On 8 July 2015, Bonnín joined CA Osasuna of Segunda División. He made his debut for the club on 30 August, coming on as a 46th-minute substitute for Miguel Flaño in a 1–0 home win against CD Mirandés, and contributed 30 appearances – play-offs included – to help his team achieve promotion.

Bonnín first appeared in La Liga on 10 September 2016, starting and being sent off in a 5–2 loss at former side Real Madrid. The following 11 January, in the first minutes of the return match against the same opponent, he broke the fibula and tibia to his right leg after an unlucky challenge by Isco; he made his comeback on 10 December that year, as a late replacement in a 1–0 defeat away to Real Oviedo.

In August 2018, at the end of his contract with Osasuna, Bonnín signed for Lleida Esportiu for the upcoming third-tier campaign. On 11 June of the following year, he moved to UD Almería one league above after agreeing to a two-year contract. He was one of several new signings discarded by incoming manager Pedro Emanuel on 30 August, and resumed his career the following month on a deal of equal duration at FC Rapid București in Romania's Liga II.
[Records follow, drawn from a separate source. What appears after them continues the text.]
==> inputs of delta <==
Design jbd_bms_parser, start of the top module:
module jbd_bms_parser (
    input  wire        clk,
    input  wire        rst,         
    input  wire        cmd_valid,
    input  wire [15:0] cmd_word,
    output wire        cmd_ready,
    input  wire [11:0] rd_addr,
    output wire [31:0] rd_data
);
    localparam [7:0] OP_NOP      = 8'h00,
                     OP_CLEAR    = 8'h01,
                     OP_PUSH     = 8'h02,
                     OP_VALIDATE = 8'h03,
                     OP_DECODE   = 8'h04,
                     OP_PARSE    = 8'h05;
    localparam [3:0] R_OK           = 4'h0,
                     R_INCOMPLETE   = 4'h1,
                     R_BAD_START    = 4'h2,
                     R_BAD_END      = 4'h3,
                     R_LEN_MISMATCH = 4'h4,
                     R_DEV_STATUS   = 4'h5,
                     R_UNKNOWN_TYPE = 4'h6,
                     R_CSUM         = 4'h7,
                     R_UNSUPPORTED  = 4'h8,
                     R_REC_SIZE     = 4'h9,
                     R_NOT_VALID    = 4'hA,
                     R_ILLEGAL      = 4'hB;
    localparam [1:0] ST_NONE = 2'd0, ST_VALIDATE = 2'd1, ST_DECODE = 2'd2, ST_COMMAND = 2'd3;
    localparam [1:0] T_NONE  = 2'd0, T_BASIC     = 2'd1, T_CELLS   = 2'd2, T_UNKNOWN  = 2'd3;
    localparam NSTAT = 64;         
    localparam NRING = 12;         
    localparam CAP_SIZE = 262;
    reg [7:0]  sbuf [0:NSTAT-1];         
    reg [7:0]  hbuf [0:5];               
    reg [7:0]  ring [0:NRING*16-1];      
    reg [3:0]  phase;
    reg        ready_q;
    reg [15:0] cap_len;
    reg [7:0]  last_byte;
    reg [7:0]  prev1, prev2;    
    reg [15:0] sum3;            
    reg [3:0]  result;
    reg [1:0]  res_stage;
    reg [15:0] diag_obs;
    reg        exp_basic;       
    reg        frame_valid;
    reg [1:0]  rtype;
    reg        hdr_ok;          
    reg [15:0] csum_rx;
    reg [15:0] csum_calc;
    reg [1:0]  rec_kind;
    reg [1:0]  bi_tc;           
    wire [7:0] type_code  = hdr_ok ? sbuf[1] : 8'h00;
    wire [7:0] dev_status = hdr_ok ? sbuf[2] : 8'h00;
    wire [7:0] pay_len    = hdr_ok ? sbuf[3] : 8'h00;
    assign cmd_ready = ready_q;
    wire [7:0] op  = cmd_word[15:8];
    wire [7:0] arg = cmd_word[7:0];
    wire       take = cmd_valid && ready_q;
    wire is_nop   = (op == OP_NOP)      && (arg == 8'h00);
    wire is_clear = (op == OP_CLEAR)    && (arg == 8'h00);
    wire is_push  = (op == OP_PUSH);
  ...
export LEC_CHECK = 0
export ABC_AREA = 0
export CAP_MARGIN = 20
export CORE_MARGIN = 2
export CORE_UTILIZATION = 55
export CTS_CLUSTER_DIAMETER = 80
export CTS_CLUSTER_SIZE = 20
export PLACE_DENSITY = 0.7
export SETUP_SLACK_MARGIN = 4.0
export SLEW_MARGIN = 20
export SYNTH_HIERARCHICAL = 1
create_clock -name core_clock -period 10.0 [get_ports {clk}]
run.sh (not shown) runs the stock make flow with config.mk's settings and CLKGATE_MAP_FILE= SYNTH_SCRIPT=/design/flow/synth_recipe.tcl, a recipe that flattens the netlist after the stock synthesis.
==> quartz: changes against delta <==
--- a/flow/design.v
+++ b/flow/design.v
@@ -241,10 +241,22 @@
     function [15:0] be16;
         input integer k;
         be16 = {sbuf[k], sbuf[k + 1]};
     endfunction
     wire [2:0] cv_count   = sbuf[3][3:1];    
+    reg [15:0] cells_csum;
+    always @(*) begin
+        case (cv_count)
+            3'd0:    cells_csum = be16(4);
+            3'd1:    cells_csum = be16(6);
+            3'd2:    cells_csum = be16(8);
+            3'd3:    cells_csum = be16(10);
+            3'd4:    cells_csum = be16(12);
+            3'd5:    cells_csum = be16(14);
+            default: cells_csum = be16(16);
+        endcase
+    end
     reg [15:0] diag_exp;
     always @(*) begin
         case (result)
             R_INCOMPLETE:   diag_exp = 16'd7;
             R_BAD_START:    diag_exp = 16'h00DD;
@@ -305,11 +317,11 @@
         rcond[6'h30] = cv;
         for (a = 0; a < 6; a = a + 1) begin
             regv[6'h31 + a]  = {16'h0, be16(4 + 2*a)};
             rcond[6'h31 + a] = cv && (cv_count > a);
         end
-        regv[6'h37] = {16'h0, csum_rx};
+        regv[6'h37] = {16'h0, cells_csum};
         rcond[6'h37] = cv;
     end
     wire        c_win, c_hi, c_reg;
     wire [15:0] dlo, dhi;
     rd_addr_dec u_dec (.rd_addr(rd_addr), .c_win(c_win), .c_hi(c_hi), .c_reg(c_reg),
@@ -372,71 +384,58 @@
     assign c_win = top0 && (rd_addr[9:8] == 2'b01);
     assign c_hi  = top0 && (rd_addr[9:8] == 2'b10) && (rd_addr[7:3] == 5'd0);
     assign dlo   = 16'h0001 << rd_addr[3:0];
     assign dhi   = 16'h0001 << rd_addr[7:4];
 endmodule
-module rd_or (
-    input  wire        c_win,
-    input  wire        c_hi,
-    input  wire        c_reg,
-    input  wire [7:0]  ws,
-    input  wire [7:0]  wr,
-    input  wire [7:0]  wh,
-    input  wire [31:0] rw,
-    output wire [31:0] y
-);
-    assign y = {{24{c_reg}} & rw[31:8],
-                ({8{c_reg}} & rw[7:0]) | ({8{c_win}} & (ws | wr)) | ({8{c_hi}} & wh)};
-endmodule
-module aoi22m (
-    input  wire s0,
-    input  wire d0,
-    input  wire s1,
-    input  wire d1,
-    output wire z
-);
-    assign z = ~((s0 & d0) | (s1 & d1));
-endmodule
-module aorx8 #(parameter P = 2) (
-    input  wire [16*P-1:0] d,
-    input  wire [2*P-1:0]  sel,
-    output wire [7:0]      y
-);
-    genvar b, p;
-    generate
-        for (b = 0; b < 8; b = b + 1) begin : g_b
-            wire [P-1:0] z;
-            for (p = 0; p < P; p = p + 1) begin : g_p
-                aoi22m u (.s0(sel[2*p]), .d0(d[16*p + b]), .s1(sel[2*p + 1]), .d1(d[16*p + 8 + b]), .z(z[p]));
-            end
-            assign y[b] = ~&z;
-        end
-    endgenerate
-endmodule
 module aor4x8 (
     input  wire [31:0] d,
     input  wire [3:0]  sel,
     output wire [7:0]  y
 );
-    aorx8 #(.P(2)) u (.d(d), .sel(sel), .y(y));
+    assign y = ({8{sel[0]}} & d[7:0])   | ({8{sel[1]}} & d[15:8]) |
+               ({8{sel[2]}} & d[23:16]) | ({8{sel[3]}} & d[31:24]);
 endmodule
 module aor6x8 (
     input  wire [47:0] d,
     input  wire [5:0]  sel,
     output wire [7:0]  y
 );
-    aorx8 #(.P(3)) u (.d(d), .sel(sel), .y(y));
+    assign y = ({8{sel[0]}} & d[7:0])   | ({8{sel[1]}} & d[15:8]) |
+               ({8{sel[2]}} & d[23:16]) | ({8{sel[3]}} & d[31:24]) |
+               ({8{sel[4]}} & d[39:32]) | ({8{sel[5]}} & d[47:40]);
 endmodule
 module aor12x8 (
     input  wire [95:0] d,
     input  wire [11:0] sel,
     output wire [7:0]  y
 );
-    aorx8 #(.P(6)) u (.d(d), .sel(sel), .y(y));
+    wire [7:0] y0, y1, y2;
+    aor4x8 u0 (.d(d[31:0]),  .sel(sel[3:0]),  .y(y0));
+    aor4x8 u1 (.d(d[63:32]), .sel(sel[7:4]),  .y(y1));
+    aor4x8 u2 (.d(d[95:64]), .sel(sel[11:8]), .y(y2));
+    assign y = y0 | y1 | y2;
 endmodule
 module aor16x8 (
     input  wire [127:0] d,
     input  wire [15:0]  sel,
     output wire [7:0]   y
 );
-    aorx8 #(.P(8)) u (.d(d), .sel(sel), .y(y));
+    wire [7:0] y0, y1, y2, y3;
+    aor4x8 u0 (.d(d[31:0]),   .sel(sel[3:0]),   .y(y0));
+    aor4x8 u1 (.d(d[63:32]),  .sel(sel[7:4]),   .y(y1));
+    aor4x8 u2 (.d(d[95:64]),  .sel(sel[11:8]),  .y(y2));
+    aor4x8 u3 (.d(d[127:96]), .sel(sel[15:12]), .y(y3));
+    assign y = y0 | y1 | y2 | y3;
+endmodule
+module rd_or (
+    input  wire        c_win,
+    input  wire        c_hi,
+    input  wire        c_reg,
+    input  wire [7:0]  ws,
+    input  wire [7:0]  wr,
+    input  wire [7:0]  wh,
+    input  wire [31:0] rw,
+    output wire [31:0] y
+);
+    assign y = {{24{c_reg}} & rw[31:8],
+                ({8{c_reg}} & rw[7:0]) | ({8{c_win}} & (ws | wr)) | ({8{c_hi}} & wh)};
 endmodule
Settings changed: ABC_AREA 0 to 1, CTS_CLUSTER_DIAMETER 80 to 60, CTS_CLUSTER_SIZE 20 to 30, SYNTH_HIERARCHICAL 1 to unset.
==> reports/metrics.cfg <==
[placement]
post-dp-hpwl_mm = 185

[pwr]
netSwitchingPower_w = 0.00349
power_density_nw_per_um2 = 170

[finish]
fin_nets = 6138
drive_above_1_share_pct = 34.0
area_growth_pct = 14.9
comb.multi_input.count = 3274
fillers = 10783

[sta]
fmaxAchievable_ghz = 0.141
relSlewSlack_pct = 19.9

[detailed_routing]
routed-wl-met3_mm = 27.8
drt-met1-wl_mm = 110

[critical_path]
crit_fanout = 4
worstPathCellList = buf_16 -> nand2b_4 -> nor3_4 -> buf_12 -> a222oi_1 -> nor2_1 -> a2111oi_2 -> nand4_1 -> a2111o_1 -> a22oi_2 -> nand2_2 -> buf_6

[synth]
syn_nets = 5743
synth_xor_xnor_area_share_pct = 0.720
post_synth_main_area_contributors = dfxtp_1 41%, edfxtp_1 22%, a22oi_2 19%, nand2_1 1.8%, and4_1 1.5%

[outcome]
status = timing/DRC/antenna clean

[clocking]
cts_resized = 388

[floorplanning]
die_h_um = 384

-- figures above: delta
What follows belongs to an exercise in optimizing a design on an open flow for small area, a short achievable clock period and few clock cycles per item; a production flow would make more cautious choices.
Function was checked by simulation only, so behaviour that the tests miss may differ from the original.
Power is estimated from default activity; no workload was simulated.

### design/flow/design.v
module tcp_rx (
    input  wire        clk,
    input  wire        rst,
    input  wire        start,
    output wire        ready,
    input  wire        raw,
    input  wire [31:0] src_addr,
    input  wire [31:0] dst_addr,
    input  wire [15:0] len,
    input  wire        in_valid,
    output wire        in_ready,
    input  wire [31:0] in_data,
    output reg         done,
    output reg  [1:0]  result,
    output reg  [15:0] csum,
    output reg  [2:0]  seg_class,
    output reg  [15:0] payload_len,
    output reg  [15:0] sport,
    output reg  [15:0] dport,
    output reg  [31:0] seq_num,
    output reg  [31:0] ack_num,
    output reg  [3:0]  doff,
    output reg  [5:0]  flags,
    output reg  [15:0] window,
    output reg  [15:0] cksum_field,
    output reg  [15:0] urg_ptr
);
    localparam [1:0] RES_OK        = 2'd0;
    localparam [1:0] RES_MALFORMED = 2'd1;
    localparam [1:0] RES_CHECKSUM  = 2'd2;
    localparam [2:0] C_NONE   = 3'd0;
    localparam [2:0] C_DATA   = 3'd1;
    localparam [2:0] C_SYN    = 3'd2;
    localparam [2:0] C_SYNACK = 3'd3;
    localparam [2:0] C_ACK    = 3'd4;
    localparam [2:0] C_FIN    = 3'd5;
    localparam [2:0] C_FINACK = 3'd6;
    function [31:0] csa;
        input [15:0] a;
        input [15:0] b;
        input [15:0] c;
        reg   [15:0] s, k;
        begin
            s   = a ^ b ^ c;
            k   = (a & b) | (a & c) | (b & c);
            csa = {k[14:0], k[15], s};
        end
    endfunction
    reg         ready_q;      
    reg         in_ready_q;   
    reg         pend_q;       
    reg         raw_q;
    reg  [1:0]  low_q;        
    reg         short_q;      
    reg         hok_q;        
    reg         clr_q;        
    reg  [13:0] rem_q;        
    reg         rz_q;         
    reg  [4:0]  hc_q;         
    reg  [15:0] sx_q, sy_q;   
    assign ready    = ready_q;
    assign in_ready = in_ready_q;
    wire beat   = in_valid & in_ready_q;
    wire last   = rz_q | ((rem_q == 14'd1) & (low_q == 2'd0));
    wire busy0  = ~ready_q & ~in_ready_q;          
    wire clr    = clr_q;                           
    wire [3:0] lane_ok;
    assign lane_ok[3] = 1'b1;
    assign lane_ok[2] = ~rz_q | (low_q != 2'd1);
    assign lane_ok[1] = ~rz_q | (low_q == 2'd3);
    assign lane_ok[0] = ~rz_q;
    wire [3:0]  lane = lane_ok & {4{in_ready_q}};
    wire [31:0] dm   = in_data & {{8{lane[3]}}, {8{lane[2]}}, {8{lane[1]}}, {8{lane[0]}}};
    wire [15:0] op_z = raw_q          ? 16'd0 :
                       busy0          ? 16'd6 :
                       (hc_q == 5'd0) ? {rem_q, low_q} :
                       (hc_q == 5'd1) ? 16'd6 : 16'd0;
    wire [31:0] l1 = csa(clr ? 16'd0 : sx_q, clr ? 16'd0 : sy_q, op_z);
    wire [15:0] op_a = ready_q ? src_addr[31:16] : l1[15:0];
    wire [15:0] op_b = ready_q ? src_addr[15:0]  : l1[31:16];
    wire [15:0] op_c = ready_q ? dst_addr[31:16] : dm[31:16];
    wire [15:0] op_d = ready_q ? dst_addr[15:0]  : dm[15:0];
    wire [31:0] l2 = csa(op_a, op_b, op_c);
    wire [31:0] l3 = csa(l2[15:0], l2[31:16], op_d);
    wire [16:0] fs0    = {1'b0, sx_q} + {1'b0, sy_q};
    wire [15:0] fs1    = sx_q + sy_q + 16'd1;
    wire [15:0] fold   = fs0[16] ? fs1 : fs0[15:0];
    wire        sum_ok = ((sx_q ^ sy_q) == 16'hFFFF) | ((sx_q & sy_q) == 16'hFFFF);
    wire [4:0]  hc_inc    = hc_q + 5'd1;
    wire        hc_ge4    = (hc_q[4:2] != 3'd0);    
    wire        pl_take   = beat & hc_ge4 & (hc_q == {1'b0, doff});
    wire        pl_clear  = beat & (hc_q == 5'd0);
    wire        hdr_fit   = beat & hc_ge4 & (hc_inc == {1'b0, doff}) & ~rz_q;
    wire        malformed = short_q | (doff < 4'd5) | ~hok_q;
    wire [5:0]  k         = flags & 6'h17;
    reg  [2:0]  cls;
    always @(*) begin
        if (payload_len != 16'd0)
            cls = ((flags & 6'h07) == 6'h00) ? C_DATA : C_NONE;
        else begin
            case (k)
                6'h02:   cls = C_SYN;
                6'h12:   cls = C_SYNACK;
                6'h10:   cls = C_ACK;
                6'h01:   cls = C_FIN;
                6'h11:   cls = C_FINACK;
                default: cls = C_NONE;
            endcase
        end
    end
    always @(posedge clk) begin
        csum        <= ~fold;
        seg_class   <= cls;
        if (raw_q)
            result <= RES_OK;
        else if (malformed)
            result <= RES_MALFORMED;
        else if (!sum_ok)
            result <= RES_CHECKSUM;
        else
            result <= RES_OK;
    end
    always @(posedge clk) begin
        if (in_valid || !in_ready_q)
            {sy_q, sx_q} <= l3;
    end
    always @(posedge clk) begin
        if (beat) begin
            case (hc_q)
                5'd0: begin
                    sport <= in_data[31:16];
                    dport <= in_data[15:0];
                end
                5'd1: seq_num <= in_data;
                5'd2: ack_num <= in_data;
                5'd3: begin
                    doff   <= in_data[31:28];
                    flags  <= in_data[21:16];
                    window <= in_data[15:0];
                end
                5'd4: begin
                    cksum_field <= in_data[31:16];
                    urg_ptr     <= in_data[15:0];
                end
                default: ;
            endcase
        end
    end
    always @(posedge clk) begin
        if (ready_q && start) begin
            raw_q <= raw;
            low_q   <= len[1:0];
            short_q <= (len[15:2] < 14'd5);
        end
        if (pl_clear)
            payload_len <= 16'd0;
        else if (pl_take)
            payload_len <= {rem_q, low_q};
        if (pl_clear)
            hok_q <= 1'b0;
        else if (hdr_fit)
            hok_q <= 1'b1;
        if (ready_q)
            clr_q <= raw;
        else if (beat)
            clr_q <= 1'b0;
        if (ready_q)
            hc_q <= 5'd0;
        else if (beat && hc_q != 5'd16)
            hc_q <= hc_inc;
        if (ready_q) begin
            rem_q <= len[15:2];
            rz_q  <= (len[15:2] == 14'd0);
        end else if (beat) begin
            rem_q <= rem_q - 14'd1;
            rz_q  <= (rem_q == 14'd1);
        end
    end
    always @(posedge clk) begin
        if (rst) begin
            ready_q    <= 1'b1;
            in_ready_q <= 1'b0;
            pend_q     <= 1'b0;
            done       <= 1'b0;
        end else begin
            done <= ready_q & pend_q;
            if (ready_q) begin
                if (start) begin
                    ready_q    <= 1'b0;
                    in_ready_q <= (len != 16'd0);
                    pend_q     <= 1'b0;
                end else begin
                    pend_q     <= 1'b0;
                end
            end else if (busy0) begin
                ready_q <= 1'b1;
                pend_q  <= 1'b1;
            end else if (beat && last) begin
                in_ready_q <= 1'b0;
                ready_q    <= 1'b1;
                pend_q     <= 1'b1;
            end
        end
    end
endmodule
Bonnín returned to Spain in September 2020, joining Hércules CF on a one-year deal with the option of one more. He was released when that option was not taken for financial reasons, but later agreed to an identical contract with the Segunda División RFEF club.

International career
Born to a Dominican mother, Bonnín made his international debut for the Dominican Republic national team on 24 March 2013, appearing in a 3–1 friendly win with Haiti. On 22 March 2018, in his first international match since his leg injury, he captained the nation in a 4–0 friendly victory over the Turks & Caicos Islands in Santo Domingo.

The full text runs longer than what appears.